El hedonismo no puede cerrar los ojos ante estas situaciones humanas, ni puede prometer siglo tras siglo paraísos que nunca llega a poner en práctica. Si el placer fuese la realización completa y perfecta de los hombres, el fracaso sería la única palabra para calificar la existencia de millones de seres humanos. El hedonismo, entonces, hace aguas, y va muy a fondo.


No hemos nacido para gozar de la piel, del paladar, de los oídos y del olfato. Nuestra existencia tiene un valor superior, más profundo y más rico, que nos abre al amor, al servicio, a la búsqueda de la paz y la justicia. Somos temporales y, a la vez, eternos, llamados a trabajar en el cada día, con obligaciones profundas y responsabilidades serias, y a abrirnos a la llegada de un Reino eterno donde el bien triunfa, donde el justo es acogido, y donde cada ser humano alcanza una dicha mucho mayor que la ofrecida por placeres pasajeros: la dicha de poder amar a Dios y a los hermanos.

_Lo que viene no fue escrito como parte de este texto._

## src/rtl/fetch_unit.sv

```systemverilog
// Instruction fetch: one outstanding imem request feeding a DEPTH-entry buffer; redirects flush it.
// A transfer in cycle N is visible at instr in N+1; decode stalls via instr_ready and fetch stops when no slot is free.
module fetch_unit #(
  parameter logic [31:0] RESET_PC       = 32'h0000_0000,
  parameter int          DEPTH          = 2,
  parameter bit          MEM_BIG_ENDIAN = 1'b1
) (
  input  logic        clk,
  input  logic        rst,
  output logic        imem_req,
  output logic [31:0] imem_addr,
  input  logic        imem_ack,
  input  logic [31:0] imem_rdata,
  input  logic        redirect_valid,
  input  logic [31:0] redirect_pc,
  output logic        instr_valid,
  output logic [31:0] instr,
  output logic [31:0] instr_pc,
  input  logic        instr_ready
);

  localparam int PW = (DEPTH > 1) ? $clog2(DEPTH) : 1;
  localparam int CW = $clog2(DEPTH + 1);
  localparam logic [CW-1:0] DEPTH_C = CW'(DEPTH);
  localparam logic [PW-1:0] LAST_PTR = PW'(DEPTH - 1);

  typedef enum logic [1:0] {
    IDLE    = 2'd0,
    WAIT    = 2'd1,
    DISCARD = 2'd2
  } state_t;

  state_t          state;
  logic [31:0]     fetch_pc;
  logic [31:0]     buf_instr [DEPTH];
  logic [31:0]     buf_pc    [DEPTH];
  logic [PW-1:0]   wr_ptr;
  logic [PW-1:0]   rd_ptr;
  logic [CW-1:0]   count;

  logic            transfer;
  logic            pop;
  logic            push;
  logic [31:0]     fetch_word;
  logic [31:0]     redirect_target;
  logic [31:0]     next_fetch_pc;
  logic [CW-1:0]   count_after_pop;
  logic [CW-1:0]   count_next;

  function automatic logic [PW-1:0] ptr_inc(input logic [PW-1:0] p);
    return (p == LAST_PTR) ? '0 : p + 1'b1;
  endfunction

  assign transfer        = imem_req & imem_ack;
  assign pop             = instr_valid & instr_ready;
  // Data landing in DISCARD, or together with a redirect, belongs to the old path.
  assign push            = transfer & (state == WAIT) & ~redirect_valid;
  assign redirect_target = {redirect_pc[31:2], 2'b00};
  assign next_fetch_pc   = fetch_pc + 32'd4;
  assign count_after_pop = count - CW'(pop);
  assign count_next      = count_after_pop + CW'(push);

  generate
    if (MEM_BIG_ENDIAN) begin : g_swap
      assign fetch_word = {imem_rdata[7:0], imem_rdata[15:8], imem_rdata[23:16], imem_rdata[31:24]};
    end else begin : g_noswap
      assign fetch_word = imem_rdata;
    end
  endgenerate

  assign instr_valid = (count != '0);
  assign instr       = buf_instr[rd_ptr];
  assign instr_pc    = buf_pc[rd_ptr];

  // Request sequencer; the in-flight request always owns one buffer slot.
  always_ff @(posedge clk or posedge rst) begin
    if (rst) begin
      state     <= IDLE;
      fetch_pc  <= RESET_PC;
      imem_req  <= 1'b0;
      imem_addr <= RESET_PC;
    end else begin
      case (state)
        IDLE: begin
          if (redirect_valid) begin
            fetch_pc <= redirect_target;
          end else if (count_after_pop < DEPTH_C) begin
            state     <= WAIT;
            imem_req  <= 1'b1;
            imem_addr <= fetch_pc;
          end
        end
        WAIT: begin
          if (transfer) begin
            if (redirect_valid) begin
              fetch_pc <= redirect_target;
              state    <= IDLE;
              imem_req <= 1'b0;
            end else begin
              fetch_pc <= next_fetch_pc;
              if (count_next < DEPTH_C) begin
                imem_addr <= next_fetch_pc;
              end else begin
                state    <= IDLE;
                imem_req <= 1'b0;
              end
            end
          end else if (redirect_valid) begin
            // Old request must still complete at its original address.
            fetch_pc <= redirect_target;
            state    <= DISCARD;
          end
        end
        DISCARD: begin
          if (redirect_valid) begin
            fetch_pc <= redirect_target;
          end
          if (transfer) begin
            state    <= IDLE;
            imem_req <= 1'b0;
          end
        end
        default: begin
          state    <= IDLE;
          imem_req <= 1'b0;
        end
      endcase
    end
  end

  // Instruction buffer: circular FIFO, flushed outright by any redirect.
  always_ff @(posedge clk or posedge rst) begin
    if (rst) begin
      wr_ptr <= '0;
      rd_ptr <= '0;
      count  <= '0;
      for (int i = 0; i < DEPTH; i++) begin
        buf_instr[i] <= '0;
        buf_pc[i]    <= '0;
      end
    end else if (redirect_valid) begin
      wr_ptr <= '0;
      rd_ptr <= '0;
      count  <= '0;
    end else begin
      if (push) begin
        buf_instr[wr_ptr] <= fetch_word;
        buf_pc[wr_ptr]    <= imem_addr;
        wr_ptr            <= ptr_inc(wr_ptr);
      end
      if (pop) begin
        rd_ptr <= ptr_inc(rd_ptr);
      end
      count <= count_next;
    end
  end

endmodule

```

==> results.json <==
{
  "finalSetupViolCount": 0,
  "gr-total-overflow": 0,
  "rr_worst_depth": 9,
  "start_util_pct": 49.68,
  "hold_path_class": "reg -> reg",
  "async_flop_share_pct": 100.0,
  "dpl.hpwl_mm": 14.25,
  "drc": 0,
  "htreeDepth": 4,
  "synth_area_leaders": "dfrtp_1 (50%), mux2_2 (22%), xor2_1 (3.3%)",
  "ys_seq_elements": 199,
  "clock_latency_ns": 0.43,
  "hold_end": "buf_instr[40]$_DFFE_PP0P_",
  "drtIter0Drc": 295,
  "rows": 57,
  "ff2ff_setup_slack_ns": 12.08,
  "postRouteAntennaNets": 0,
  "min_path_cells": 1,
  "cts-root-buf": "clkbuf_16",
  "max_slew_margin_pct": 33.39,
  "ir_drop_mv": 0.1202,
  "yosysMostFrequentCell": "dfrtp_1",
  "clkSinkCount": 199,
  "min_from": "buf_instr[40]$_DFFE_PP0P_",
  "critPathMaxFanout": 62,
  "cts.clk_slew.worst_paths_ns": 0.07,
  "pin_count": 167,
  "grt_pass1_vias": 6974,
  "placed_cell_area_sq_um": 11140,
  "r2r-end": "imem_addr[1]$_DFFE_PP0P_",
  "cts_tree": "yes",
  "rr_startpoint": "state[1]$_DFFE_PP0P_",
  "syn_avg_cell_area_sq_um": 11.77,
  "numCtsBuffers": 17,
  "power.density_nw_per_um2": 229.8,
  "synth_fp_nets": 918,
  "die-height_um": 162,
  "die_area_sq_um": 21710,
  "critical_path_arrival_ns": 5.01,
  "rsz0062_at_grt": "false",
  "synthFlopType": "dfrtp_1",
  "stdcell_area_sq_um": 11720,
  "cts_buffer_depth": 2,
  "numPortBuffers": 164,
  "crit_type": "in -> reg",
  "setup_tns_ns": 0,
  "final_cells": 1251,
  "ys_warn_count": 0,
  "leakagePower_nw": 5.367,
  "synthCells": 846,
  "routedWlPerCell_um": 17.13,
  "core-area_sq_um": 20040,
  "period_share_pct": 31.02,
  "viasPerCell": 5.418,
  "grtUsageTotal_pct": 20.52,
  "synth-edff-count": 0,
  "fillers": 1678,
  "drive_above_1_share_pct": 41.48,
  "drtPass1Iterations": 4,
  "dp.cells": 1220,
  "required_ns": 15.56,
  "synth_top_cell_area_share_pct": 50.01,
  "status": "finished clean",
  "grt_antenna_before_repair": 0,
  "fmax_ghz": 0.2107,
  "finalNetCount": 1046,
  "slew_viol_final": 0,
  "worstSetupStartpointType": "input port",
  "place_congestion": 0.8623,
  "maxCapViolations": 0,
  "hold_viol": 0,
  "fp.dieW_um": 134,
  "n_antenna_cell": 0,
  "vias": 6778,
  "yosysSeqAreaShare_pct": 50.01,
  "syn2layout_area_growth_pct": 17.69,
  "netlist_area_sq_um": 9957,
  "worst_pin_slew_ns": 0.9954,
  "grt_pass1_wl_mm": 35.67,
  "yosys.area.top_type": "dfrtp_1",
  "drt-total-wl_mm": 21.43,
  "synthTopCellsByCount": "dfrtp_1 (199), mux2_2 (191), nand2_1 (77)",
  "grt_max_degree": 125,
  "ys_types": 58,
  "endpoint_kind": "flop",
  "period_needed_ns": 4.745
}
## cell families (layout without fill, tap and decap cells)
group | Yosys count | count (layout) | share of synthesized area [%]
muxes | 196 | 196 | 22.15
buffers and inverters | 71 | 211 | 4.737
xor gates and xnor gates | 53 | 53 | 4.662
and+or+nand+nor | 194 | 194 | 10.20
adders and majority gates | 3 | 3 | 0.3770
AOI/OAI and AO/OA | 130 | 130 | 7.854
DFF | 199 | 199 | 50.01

Esto va mucho más allá y mucho más lejos del hedonismo, pero responde plenamente a lo que significa vivir, pensar y amar como seres humanos. Nacidos para cosas grandes, el placer vale sólo si nos ayuda a llegar a la meta verdadera. Si no ayuda, es el momento de dejarlo de lado. Porque no es fracaso morir en pobreza pero con un corazón grande y bueno, abierto al amor de Dios y al amor hacia quienes viven a mi lado.